San Jose doctor suing Los Gatos restaurant over spicy Dragon Balls cites overseas wedding, gets trial delayed
A San Jose doctor suing a Thai restaurant in Los Gatos over claims its Dragon Balls appetizer was so spicy it burned her internally has received a delay in the trial, citing her need to attend a wedding in Vietnam.
“It would be difficult and distracting for me to have a trial starting the day after I return from overseas,” neurologist Harjasleen Walia wrote in a Jan. 14 declaration to Santa Clara County Superior Court.
This week, Judge Evette Pennypacker, who is overseeing the case, agreed to reschedule the trial to Nov. 9, from March 23.
Walia in 2023 sued Coup de Thai — a fixture on the main drag of wealthy Los Gatos since 2014 — and alleged that during a 2021 meal, the restaurant’s Dragon Balls caused chemical burns to her vocal cords, esophagus and the inside of her right nostril, leaving her with “permanent injuries.”
The restaurant in a 2023 court filing denied Walia’s claims.
Walia’s lawsuit accuses Coup de Thai of gross negligence. Also targeted in the lawsuit were the restaurant’s owner, the chef who cooked the appetizer, the waitress who took Walia’s order, and unspecified others who “in any way influenced, designed, prepared, or participated in creating the Dragon Ball dish,” according to the lawsuit. Walia is seeking unspecified damages, plus compensation for medical expenses and alleged lost income.
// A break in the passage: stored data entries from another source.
From an optimization exercise on the open Yosys and OpenROAD flow, aimed at small area, a short achievable clock period and few clock cycles; shortcuts taken in it are not production practice.
The RTL was checked by simulation tests, not by an equivalence proof against the original design.
No activity file was given, so power comes from the tool's default toggle rates.

==> flow/design.v (excerpt) <==
module Top(
  input wire clock,
  input wire reset_n,
  input wire start,
  input wire [127:0] M1_ReadBus1,
  output wire [15:0] M1_ReadAddress1,
  input wire [35:0] M2_ReadBus1,
  input wire [19:0] M2_ReadBus2,
  output wire [15:0] M2_ReadAddress1,
  output wire [15:0] M2_ReadAddress2,
  output wire [127:0] M2_WriteBus,
  output wire [15:0] M2_WriteAddress,
  output wire M2_WriteEnable,
  input wire [127:0] M3_ReadBus1,
  output wire [15:0] M3_ReadAddress1,
  output wire [127:0] M3_WriteBus,
  output wire [15:0] M3_WriteAddress,
  output wire M3_WriteEnable,
  output wire [127:0] M4_WriteBus,
  output wire [15:0] M4_WriteAddress,
  output wire M4_WriteEnable
  );
For scale: ~2400 cells after synthesis, ~810 I/O pins.
Settings: LEC_CHECK=0, ABC_CLOCK_PERIOD_IN_PS=3000, CAP_MARGIN=20, CORE_AREA=3 3 237 237, DIE_AREA=0 0 240 240, SETUP_SLACK_MARGIN=5, SLEW_MARGIN=20; clock period 8.0 ns.
standard.sh (not shown) runs the stock make flow with config.mk's settings and CLKGATE_MAP_FILE= SYNTH_SCRIPT=/design/flow/synth_recipe.tcl, a recipe that flattens the netlist after the stock synthesis.
==> flow/flow/run.sh <==
#!/bin/bash
set -euo pipefail
bash standard.sh 'BUFFER_PORTS_ARGS=-buffer_cell sky130_fd_sc_hd__buf_1' finish > make_finish.log 2>&1
The baseline completed without violations.
Testbench counts at the start, summed over its fixed seeds: cycles 2,326,192.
In her declaration, Walia said she was a member of the wedding party for a close relative who is “like a daughter to me.” Walia said her 83-year-old father and 80-year-old mother would not be able to travel to Vietnam without her escorting them. “They are the last of the oldest generation in my family and it is very important in my culture that they be present at the wedding,” Walia said.
Walia aded that the airline tickets are “prepaid, non-refundable and very expensive.”
Pennypacker did not provide a detailed explanation of her decision to grant the delay, but noted both sides had sought it.
Walia’s lawyer David Shane, who took on the case last June after her previous attorney stopped representing her, said in a court filing that he was a sole practitioner and had a different trial starting March 23 in San Francisco. The previous lawyer told this news organization he could not comment on why he left the case.
A lawyer for Coup de Thai, Sheryl Traum, said in a filing last week that the restaurant’s previous lawyer had also withdrawn from the case, after being promoted to management at her firm. Traum said she needed more time to obtain additional information to give to dozens of witnesses she plans to call during the trial, including ear, nose and throat specialists, and food-safety experts.
Traum said she hired a medical expert to review medical records Walia provided that purport to document the damage from the $11 chicken-meatballs dish. The expert — an ear, nose and throat specialist — will examine Walia and analyze her “alleged injuries and health condition,” Traum said.
Walia, who works at HeadacheAwayMD Brain & Spine Center in west San Jose, claimed in her lawsuit that because the Dragon Balls were advertised as spicy, she asked her server to have them made with less spice because “she does not tolerate spicy foods.” The server said the cook would make the dish less spicy, the lawsuit alleged.
But almost immediately after she tucked into the Dragon Balls, Walia “felt her entire mouth, the roof of her mouth, her tongue, her throat and her nose burn like fire,” and her “eyes and nose watered, and she began coughing,” the lawsuit claimed.
The lawsuit blamed Thai “bird’s eye” chilis for making Walia’s Dragon Balls allegedly “unfit for human consumption.” The restaurant’s owner, chef, server and others involved with the appetizer “failed to take precautions by consulting with health officials or emergency service personnel regarding the risks associated with serving too much Thai chili in an appetizer like Dragon Balls,” the lawsuit claimed.
A supervisor at Coup de Thai, contacted by this news organization soon after the lawsuit was filed, said Walia was the first patron to say they had been burned by a dish and required medical treatment. Dragon Balls, the supervisor said, can’t be made “mild” because the chili is inside the balls. Patrons wanting Dragon Balls but saying they can’t handle spicy foods are typically encouraged to order a different dish, the supervisor said.
In a November 2023 court filing, Walia claimed that a later admission — the filing does not specify when or by whom — made clear how she was allegedly injured. “A new employee who prepared the dish made an error and added additional peppers, rather than reducing them as requested,” the filing said.
Dr. Kelly Johnson-Arbor, a doctor at the Washington, D.C.-based National Capital Poison Center, told this news organization earlier that eating Thai chilis — spicier than cayenne peppers but not as spicy as habaneros — can cause mouth and throat irritation but “are not associated with permanent tissue damage.”